Comparison of Sanger sequencing, pyrosequencing, and melting curve analysis for the detection of KRAS mutations: diagnostic and clinical implications

Abstract

Mutations in codons 12 and 13 of the KRAS oncogene are relatively common in colorectal and lung adenocarcinomas. Recent data indicate that these mutations result in resistance to anti-epidermal growth factor receptor therapy. Therefore, we assessed Sanger sequencing, pyrosequencing, and melting curve analysis for the detection of KRAS codon 12/13 mutations in formalin-fixed paraffin-embedded samples, including 58 primary and 42 metastatic colorectal adenocarcinomas, 63 primary and 17 metastatic lung adenocarcinomas, and 20 normal colon samples. Of 180 tumor samples, 62.2% were KRAS mutant positive, and 37.8% were negative. Melting curve analysis yielded no false positive or false negative results, but had 10% equivocal calls. Melting curve analysis also resulted in 4 cases with melting curves inconsistent with either wild-type or codon 12/13 mutations. These patterns were generated from samples with double mutants in codons 12/13 and with mutations outside of codons 12/13. Pyrosequencing yielded no false positive or false negative results as well. However, two samples from one patient yielded a pyrogram that was flagged as abnormal, but the mutation subtype could not be determined. Finally, using an electronic cutoff of 10%, Sanger sequencing showed 11.1% false positives and 6.1% false negatives. In our hands, the limit of detection for Sanger sequencing, pyrosequencing, and melting curve analysis was approximately 15 to 20%, 5%, and 10% mutant alleles, respectively.

Figure 1

Melting curve, Sanger sequencing, and pyrosequencing data from a wild-type KRAS specimen and mutant KRAS specimen (G12D) are shown. Arrows indicate the mutation.

Figure 2

Results of SS, MC, and PS for a G12F mutation. A: SS demonstrated G to T transversions at positions 1 and 2 of codon 12. Arrows indicate the mutation. B: MC showed a Tm significantly lower than expected for a single mutation. Arrows indicate the mutation. C: PS generated a pyrogram that was flagged as abnormal, but the pattern could not be definitively interpreted with regard to the specific mutation subtype.
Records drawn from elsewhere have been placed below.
--- src/hdl/spt_pkg.sv ---
// ---------------------------------------------------------------------------
// spt_pkg
// Shared types, widths and codes for the sorted process table.
// ---------------------------------------------------------------------------
`default_nettype none

package spt_pkg;

  localparam int DEPTH_DEFAULT    = 16;
  localparam int ID_WIDTH_DEFAULT = 16;

  localparam int CMD_W    = 2;
  localparam int PID_W    = 16;
  localparam int POS_W    = 8;
  localparam int STATUS_W = 3;

  localparam logic [CMD_W-1:0] CMD_INSERT = 2'd0;
  localparam logic [CMD_W-1:0] CMD_REMOVE = 2'd1;
  localparam logic [CMD_W-1:0] CMD_GET    = 2'd2;

  localparam logic [STATUS_W-1:0] ST_OK          = 3'd0;
  localparam logic [STATUS_W-1:0] ST_INVALID     = 3'd1;
  localparam logic [STATUS_W-1:0] ST_DUP_MISSING = 3'd2;
  localparam logic [STATUS_W-1:0] ST_BOUNDS      = 3'd3;
  localparam logic [STATUS_W-1:0] ST_FULL        = 3'd4;

  // broadcast control from the sequencer to every cell
  typedef struct packed {
    logic cmp;
    logic ins;
    logic rem;
  } op_ctl_t;

  // registered compare results of one cell
  typedef struct packed {
    logic lt;
    logic eq;
  } cell_flags_t;

endpackage

`default_nettype wire

--- src/hdl/spt_req_if.sv ---
// ---------------------------------------------------------------------------
// spt_req_if
// Request channel: command word with valid/ready handshake.
// ---------------------------------------------------------------------------
`default_nettype none

interface spt_req_if;
  logic                       valid;
  logic                       ready;
  logic [spt_pkg::CMD_W-1:0]  command;
  logic [spt_pkg::PID_W-1:0]  pid_value;
  logic [spt_pkg::POS_W-1:0]  position;

  modport source (output valid, output command, output pid_value, output position,
                  input ready);
  modport sink   (input valid, input command, input pid_value, input position,
                  output ready);
endinterface

`default_nettype wire

--- src/hdl/spt_rsp_if.sv ---
// ---------------------------------------------------------------------------
// spt_rsp_if
// Response channel: status word with valid/ready handshake.
// ---------------------------------------------------------------------------
`default_nettype none

interface spt_rsp_if;
  logic                          valid;
  logic                          ready;
  logic [spt_pkg::STATUS_W-1:0]  status;
  logic [spt_pkg::PID_W-1:0]     found_pid;
  logic [spt_pkg::PID_W-1:0]     parent_pid;

  modport source (output valid, output status, output found_pid, output parent_pid,
                  input ready);
  modport sink   (input valid, input status, input found_pid, input parent_pid,
                  output ready);
endinterface

`default_nettype wire

--- src/hdl/spt_cell.sv ---
// ---------------------------------------------------------------------------
// spt_cell
// One table slot: holds an ID and its parent, compares against the broadcast
// key and shifts to or from its neighbors on insert and remove.
// ---------------------------------------------------------------------------
`default_nettype none

module spt_cell #(
  parameter int ID_WIDTH = spt_pkg::ID_WIDTH_DEFAULT,
  parameter int IDX      = 0
) (
  input  wire logic                       clk,
  input  wire logic                       rst,
  input  wire spt_pkg::op_ctl_t           ctl,
  input  wire logic [ID_WIDTH-1:0]        key,
  input  wire logic [spt_pkg::POS_W-1:0]  pos,
  input  wire logic                       left_valid,
  input  wire logic [ID_WIDTH-1:0]        left_id,
  input  wire logic [ID_WIDTH-1:0]        left_par,
  input  wire logic                       left_lt,
  input  wire logic                       right_valid,
  input  wire logic [ID_WIDTH-1:0]        right_id,
  input  wire logic [ID_WIDTH-1:0]        right_par,
  output logic                            valid,
  output logic [ID_WIDTH-1:0]             id,
  output logic [ID_WIDTH-1:0]             par,
  output spt_pkg::cell_flags_t            flags,
  output logic [ID_WIDTH-1:0]             rd_id,
  output logic [ID_WIDTH-1:0]             rd_par
);

  localparam logic [spt_pkg::POS_W-1:0] MY_POS = spt_pkg::POS_W'(IDX);

  logic sel;

  assign sel = valid && (pos == MY_POS);

  // compare phase: flags and the masked read word
  always_ff @(posedge clk) begin
    if (ctl.cmp) begin
      flags.lt <= valid && (id < key);
      flags.eq <= valid && (id == key);
      rd_id    <= sel ? id  : '0;
      rd_par   <= sel ? par : '0;
    end
  end

  // apply phase: shift right on insert, shift left on remove
  always_ff @(posedge clk) begin
    if (rst) begin
      valid <= (IDX == 0);
      id    <= (IDX == 0) ? ID_WIDTH'(1) : '0;
      par   <= '0;
    end else if (ctl.ins && !flags.lt) begin
      if (left_lt) begin
        valid <= 1'b1;
        id    <= key;
        par   <= left_id;
      end else begin
        valid <= left_valid;
        id    <= left_id;
        par   <= left_par;
      end
    end else if (ctl.rem && valid && !flags.lt) begin
      valid <= right_valid;
      id    <= right_id;
      par   <= right_par;
    end
  end

endmodule

`default_nettype wire

--- src/hdl/sorted_process_table_unit.sv ---
// ---------------------------------------------------------------------------
// sorted_process_table_unit
// Sorted table of process IDs built as a chain of compare-and-shift cells.
// ---------------------------------------------------------------------------
// Each request passes through the states S_IDLE, in which the word is
// accepted and latched, S_CMP, in which every cell compares its ID with the
// key in parallel, and S_APPLY, in which the cells shift by one slot (insert
// or remove) or the addressed cell is read (get). The response register is
// loaded at the edge that ends S_APPLY. A new word is accepted only once the
// apply state has written the response, so each word is through the cell
// chain before the next is taken, as set by the compare-then-shift sequence.
// A response that is still held stalls the apply cycle, and the input stays
// closed until it moves. The response register lets the next word in while a
// result waits. After reset the table holds ID 1 with parent 0 in slot zero;
// that entry never moves.
`default_nettype none

module sorted_process_table_unit #(
  parameter int TABLE_DEPTH = spt_pkg::DEPTH_DEFAULT,
  parameter int ID_WIDTH    = spt_pkg::ID_WIDTH_DEFAULT
) (
  input  wire logic   clk,
  input  wire logic   rst,
  spt_req_if.sink     req,
  spt_rsp_if.source   rsp
);

  localparam int CNT_W = $clog2(TABLE_DEPTH + 1);
  localparam int CMP_W = (CNT_W > spt_pkg::POS_W) ? CNT_W : spt_pkg::POS_W;

  typedef enum logic [2:0] {
    S_IDLE  = 3'b001,
    S_CMP   = 3'b010,
    S_APPLY = 3'b100
  } state_t;

  state_t state, state_next;

  logic [spt_pkg::CMD_W-1:0]  cmd_q;
  logic [ID_WIDTH-1:0]        key_q;
  logic [spt_pkg::POS_W-1:0]  pos_q;
  logic [CNT_W-1:0]           count;

  logic                          rsp_valid;
  logic [spt_pkg::STATUS_W-1:0]  rsp_status;
  logic [spt_pkg::PID_W-1:0]     rsp_found;
  logic [spt_pkg::PID_W-1:0]     rsp_parent;

  spt_pkg::op_ctl_t     ctl;
  spt_pkg::cell_flags_t flags [TABLE_DEPTH];
  logic                 cell_valid [TABLE_DEPTH];
  logic [ID_WIDTH-1:0]  cell_id    [TABLE_DEPTH];
  logic [ID_WIDTH-1:0]  cell_par   [TABLE_DEPTH];
  logic [ID_WIDTH-1:0]  rd_id      [TABLE_DEPTH];
  logic [ID_WIDTH-1:0]  rd_par     [TABLE_DEPTH];
  logic [TABLE_DEPTH-1:0] valid_vec;

  logic                          accept;
  logic                          apply_go;
  logic                          found;
  logic                          key_bad;
  logic                          get_ok;
  logic [ID_WIDTH-1:0]           rd_id_all;
  logic [ID_WIDTH-1:0]           rd_par_all;
  logic [spt_pkg::STATUS_W-1:0]  status_next;
  logic                          do_ins;
  logic                          do_rem;

  assign req.ready = (state == S_IDLE);
  assign accept    = req.valid && req.ready;
  assign apply_go  = (state == S_APPLY) && (!rsp_valid || rsp.ready);

  always_comb begin
    state_next = state;
    unique case (state)
      S_IDLE:  if (accept) state_next = S_CMP;
      S_CMP:   state_next = S_APPLY;
      S_APPLY: if (apply_go) state_next = S_IDLE;
      default: state_next = S_IDLE;
    endcase
  end

  always_ff @(posedge clk) begin
    if (rst) begin
      state <= S_IDLE;
    end else begin
      state <= state_next;
    end
  end

  always_ff @(posedge clk) begin
    if (accept) begin
      cmd_q <= req.command;
      key_q <= ID_WIDTH'(32'(req.pid_value));
      pos_q <= req.position;
    end
  end

  // ---- cell chain ----
  assign ctl.cmp = (state == S_CMP);
  assign ctl.ins = apply_go && do_ins;
  assign ctl.rem = apply_go && do_rem;

  for (genvar i = 0; i < TABLE_DEPTH; i++) begin : g_cell
    logic                left_valid, left_lt, right_valid;
    logic [ID_WIDTH-1:0] left_id, left_par, right_id, right_par;

    if (i == 0) begin : g_head
      assign left_valid = 1'b0;
      assign left_lt    = 1'b0;
      assign left_id    = '0;
      assign left_par   = '0;
    end else begin : g_mid
      assign left_valid = cell_valid[i-1];
      assign left_lt    = flags[i-1].lt;
      assign left_id    = cell_id[i-1];
      assign left_par   = cell_par[i-1];
    end

    if (i == TABLE_DEPTH - 1) begin : g_tail
      assign right_valid = 1'b0;
      assign right_id    = '0;
      assign right_par   = '0;
    end else begin : g_body
      assign right_valid = cell_valid[i+1];
      assign right_id    = cell_id[i+1];
      assign right_par   = cell_par[i+1];
    end

    spt_cell #(
      .ID_WIDTH (ID_WIDTH),
      .IDX      (i)
    ) u_cell (
      .clk         (clk),
      .rst         (rst),
      .ctl         (ctl),
      .key         (key_q),
      .pos         (pos_q),
      .left_valid  (left_valid),
      .left_id     (left_id),
      .left_par    (left_par),
      .left_lt     (left_lt),
      .right_valid (right_valid),
      .right_id    (right_id),
      .right_par   (right_par),
      .valid       (cell_valid[i]),
      .id          (cell_id[i]),
      .par         (cell_par[i]),
      .flags       (flags[i]),
      .rd_id       (rd_id[i]),
      .rd_par      (rd_par[i])
    );

    assign valid_vec[i] = cell_valid[i];
  end

  // only the addressed cell has a nonzero read word
  always_comb begin
    found      = 1'b0;
    rd_id_all  = '0;
    rd_par_all = '0;
    for (int k = 0; k < TABLE_DEPTH; k++) begin
      found      = found | flags[k].eq;
      rd_id_all  = rd_id_all | rd_id[k];
      rd_par_all = rd_par_all | rd_par[k];
    end
  end

  assign key_bad = (key_q <= ID_WIDTH'(1));
  assign get_ok  = (CMP_W'(pos_q) < CMP_W'(count));

  always_comb begin
    status_next = spt_pkg::ST_INVALID;
    do_ins      = 1'b0;
    do_rem      = 1'b0;
    unique case (cmd_q)
      spt_pkg::CMD_INSERT: begin
        if (key_bad) begin
          status_next = spt_pkg::ST_INVALID;
        end else if (found) begin
          status_next = spt_pkg::ST_DUP_MISSING;
        end else if (count == CNT_W'(TABLE_DEPTH)) begin
          status_next = spt_pkg::ST_FULL;
        end else begin
          status_next = spt_pkg::ST_OK;
          do_ins      = 1'b1;
        end
      end
      spt_pkg::CMD_REMOVE: begin
        if (key_bad) begin
          status_next = spt_pkg::ST_INVALID;
        end else if (!found) begin
          status_next = spt_pkg::ST_DUP_MISSING;
        end else begin
          status_next = spt_pkg::ST_OK;
          do_rem      = 1'b1;
        end
      end
      spt_pkg::CMD_GET: begin
        status_next = get_ok ? spt_pkg::ST_OK : spt_pkg::ST_BOUNDS;
      end
      default: status_next = spt_pkg::ST_INVALID;
    endcase
  end

  always_ff @(posedge clk) begin
    if (rst) begin
      count <= CNT_W'(1);
    end else if (ctl.ins) begin
      count <= count + CNT_W'(1);
    end else if (ctl.rem) begin
      count <= count - CNT_W'(1);
    end
  end

  // ---- response register ----
  always_ff @(posedge clk) begin
    if (rst) begin
      rsp_valid <= 1'b0;
    end else if (apply_go) begin
      rsp_valid <= 1'b1;
    end else if (rsp.ready) begin
      rsp_valid <= 1'b0;
    end
  end

  always_ff @(posedge clk) begin
    if (apply_go) begin
      rsp_status <= status_next;
      if (cmd_q == spt_pkg::CMD_GET && get_ok) begin
        rsp_found  <= spt_pkg::PID_W'(32'(rd_id_all));
        rsp_parent <= spt_pkg::PID_W'(32'(rd_par_all));
      end else begin
        rsp_found  <= '0;
        rsp_parent <= '0;
      end
    end
  end

  assign rsp.valid      = rsp_valid;
  assign rsp.status     = rsp_status;
  assign rsp.found_pid  = rsp_found;
  assign rsp.parent_pid = rsp_parent;

  // ---- assertions ----
  a_root_entry: assert property (@(posedge clk) disable iff (rst)
    cell_valid[0] && (cell_id[0] == ID_WIDTH'(1)))
    else $error("slot zero lost the root entry");

  a_count_match: assert property (@(posedge clk) disable iff (rst)
    count == CNT_W'($countones(valid_vec)))
    else $error("entry count disagrees with occupied cells");

  a_packed: assert property (@(posedge clk) disable iff (rst)
    (valid_vec & (valid_vec + 1'b1)) == '0)
    else $error("occupied cells are not contiguous from slot zero");

  a_one_shift: assert property (@(posedge clk) disable iff (rst)
    !(ctl.ins && ctl.rem))
    else $error("insert and remove shift in the same cycle");

  a_rsp_source: assert property (@(posedge clk) disable iff (rst)
    $rose(rsp.valid) |-> $past(state == S_APPLY))
    else $error("response appeared without an apply cycle");

endmodule

`default_nettype wire

--- src/flat_wrapper.sv ---
// flat-port wrapper written by rule: the top's interface ports become plain ports
module sorted_process_table_unit_flat 
#(
  parameter int TABLE_DEPTH = spt_pkg::DEPTH_DEFAULT,
  parameter int ID_WIDTH    = spt_pkg::ID_WIDTH_DEFAULT
)
  (clk, rst, req_valid, req_command, req_pid_value, req_position, req_ready, rsp_valid, rsp_status, rsp_found_pid, rsp_parent_pid, rsp_ready);
  spt_req_if req_i ();
  spt_rsp_if rsp_i ();
  input  wire logic clk;
  input  wire logic rst;
  input wire logic [$bits(req_i.valid)-1:0] req_valid;
  input wire logic [$bits(req_i.command)-1:0] req_command;
  input wire logic [$bits(req_i.pid_value)-1:0] req_pid_value;
  input wire logic [$bits(req_i.position)-1:0] req_position;
  output wire logic [$bits(req_i.ready)-1:0] req_ready;
  output wire logic [$bits(rsp_i.valid)-1:0] rsp_valid;
  output wire logic [$bits(rsp_i.status)-1:0] rsp_status;
  output wire logic [$bits(rsp_i.found_pid)-1:0] rsp_found_pid;
  output wire logic [$bits(rsp_i.parent_pid)-1:0] rsp_parent_pid;
  input wire logic [$bits(rsp_i.ready)-1:0] rsp_ready;
  assign req_i.valid = req_valid;
  assign req_i.command = req_command;
  assign req_i.pid_value = req_pid_value;
  assign req_i.position = req_position;
  assign req_ready = req_i.ready;
  assign rsp_valid = rsp_i.valid;
  assign rsp_status = rsp_i.status;
  assign rsp_found_pid = rsp_i.found_pid;
  assign rsp_parent_pid = rsp_i.parent_pid;
  assign rsp_i.ready = rsp_ready;
  sorted_process_table_unit #(.TABLE_DEPTH(TABLE_DEPTH), .ID_WIDTH(ID_WIDTH)) u_core (.clk(clk), .rst(rst), .req(req_i), .rsp(rsp_i));
endmodule
==> src/sv/bwc_front.sv <==
// front end: pixel acceptance, position tracking and window classification
module bwc_front #(
    parameter int MAX_DIMENSION = bwc_pkg::MAX_DIMENSION_DEF
) (
    input  logic                      i_clk,
    input  logic                      i_rst_n,
    input  bwc_pkg::t_crop_cfg        i_cfg,
    input  logic                      i_valid,
    output logic                      o_stall,
    input  logic [bwc_pkg::BYTE_W-1:0] i_pixel_byte0,
    input  logic [bwc_pkg::BYTE_W-1:0] i_pixel_byte1,
    input  logic [bwc_pkg::BYTE_W-1:0] i_pixel_byte2,
    input  logic                      i_queue_full,
    output bwc_pkg::t_queue_push      o_push
);
    import bwc_pkg::*;

    // counter width and a compare width that holds every sum involved
    localparam int CW   = $clog2(MAX_DIMENSION);
    localparam int SUMW = POS_W + 2;
    localparam int XW   = (CW + 1 > SUMW) ? CW + 1 : SUMW;
    localparam logic [XW-1:0] MAX_X = XW'(MAX_DIMENSION);
    localparam logic [CW:0]   MAX_D = (CW + 1)'(MAX_DIMENSION);

    logic [CW-1:0] r_col,  n_col;
    logic [CW-1:0] r_srow, n_srow;

    logic [CW:0]   w_eff, h_eff;
    logic [CW-1:0] col, srow, irow;
    logic [XW-1:0] col_x, irow_x, left_x, top_x, lend_x, tend_x;
    logic          in_cols, in_rows, last_col, top_row, accept;

    // clamp source dimensions to one through the maximum
    always_comb begin
        priority if (i_cfg.source_width == '0) begin
            w_eff = (CW + 1)'(1);
        end else if (XW'(i_cfg.source_width) > MAX_X) begin
            w_eff = MAX_D;
        end else begin
            w_eff = (CW + 1)'(i_cfg.source_width);
        end
        priority if (i_cfg.source_height == '0) begin
            h_eff = (CW + 1)'(1);
        end else if (XW'(i_cfg.source_height) > MAX_X) begin
            h_eff = MAX_D;
        end else begin
            h_eff = (CW + 1)'(i_cfg.source_height);
        end
    end

    // current position, clamped to the image, and its image row
    always_comb begin
        col  = ({1'b0, r_col}  >= w_eff) ? CW'(w_eff - 1'b1) : r_col;
        srow = ({1'b0, r_srow} >= h_eff) ? CW'(h_eff - 1'b1) : r_srow;
        irow = CW'(h_eff - 1'b1 - {1'b0, srow});
    end

    // window test
    always_comb begin
        col_x    = XW'(col);
        irow_x   = XW'(irow);
        left_x   = XW'(i_cfg.window_left);
        top_x    = XW'(i_cfg.window_top);
        lend_x   = left_x + XW'(i_cfg.window_width);
        tend_x   = top_x + XW'(i_cfg.window_height);
        in_cols  = (col_x >= left_x) && (col_x < lend_x);
        in_rows  = (irow_x >= top_x) && (irow_x < tend_x);
        last_col = (col_x == lend_x - 1'b1);
        top_row  = (irow_x == top_x);
    end

    assign o_stall = i_queue_full;
    assign accept  = i_valid && !i_queue_full;

    // job for the back end, only for pixels inside the window
    always_comb begin
        o_push.push         = accept && in_cols && in_rows;
        o_push.job.byte0    = i_pixel_byte0;
        o_push.job.byte1    = i_pixel_byte1;
        o_push.job.byte2    = i_pixel_byte2;
        o_push.job.pads     = last_col ? i_cfg.window_width[1:0] : 2'd0;
        o_push.job.last_col = last_col;
        o_push.job.top_row  = top_row;
    end

    // next position, wrapping at row and image end
    always_comb begin
        n_col  = r_col;
        n_srow = r_srow;
        if (accept) begin
            if (({1'b0, col} + 1'b1) >= w_eff) begin
                n_col  = '0;
                n_srow = (({1'b0, srow} + 1'b1) >= h_eff) ? '0 : srow + 1'b1;
            end else begin
                n_col  = col + 1'b1;
                n_srow = srow;
            end
        end
    end

    always_ff @(posedge i_clk) begin
        if (!i_rst_n) begin
            r_col  <= '0;
            r_srow <= '0;
        end else begin
            r_col  <= n_col;
            r_srow <= n_srow;
        end
    end

endmodule

==> src/sv/bwc_queue.sv <==
// short job queue between front and back ends
module bwc_queue (
    input  logic                 i_clk,
    input  logic                 i_rst_n,
    input  bwc_pkg::t_queue_push i_push,
    output logic                 o_full,
    input  logic                 i_pop,
    output bwc_pkg::t_queue_head o_head
);
    import bwc_pkg::*;

    localparam int PW = $clog2(QUEUE_DEPTH);

    t_crop_job     r_mem [QUEUE_DEPTH];
    logic [PW-1:0] r_wr_ptr, n_wr_ptr;
    logic [PW-1:0] r_rd_ptr, n_rd_ptr;
    logic [PW:0]   r_count,  n_count;
    logic          do_push, do_pop;

    assign o_full  = (r_count == (PW + 1)'(QUEUE_DEPTH));
    assign do_push = i_push.push && !o_full;
    assign do_pop  = i_pop && (r_count != '0);

    // head of the queue
    always_comb begin
        o_head.not_empty = (r_count != '0);
        o_head.job       = r_mem[r_rd_ptr];
    end

    // pointer and fill count update
    always_comb begin
        n_wr_ptr = do_push ? r_wr_ptr + 1'b1 : r_wr_ptr;
        n_rd_ptr = do_pop  ? r_rd_ptr + 1'b1 : r_rd_ptr;
        n_count  = r_count + (PW + 1)'(do_push) - (PW + 1)'(do_pop);
    end

    always_ff @(posedge i_clk) begin
        if (!i_rst_n) begin
            r_wr_ptr <= '0;
            r_rd_ptr <= '0;
            r_count  <= '0;
        end else begin
            r_wr_ptr <= n_wr_ptr;
            r_rd_ptr <= n_rd_ptr;
            r_count  <= n_count;
        end
    end

    // storage, no reset needed
    always_ff @(posedge i_clk) begin
        if (do_push) begin
            r_mem[r_wr_ptr] <= i_push.job;
        end
    end

endmodule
D: A hypothetical PS pyrogram that would have resulted had the G to T transversions at positions 1 and 2 of codon 12 been on separate alleles.

Figure 3

Dilution series data presented here include 100%, 20%, 10%, 5%, and 0% KRAS mutant cell mixtures and the corresponding predicted percentage of mutant alleles in each mixture. The dilutions representing the limit of detection for a KRAS mutation at codons 12/13 by SS, MC, and PS are designated by the arrow.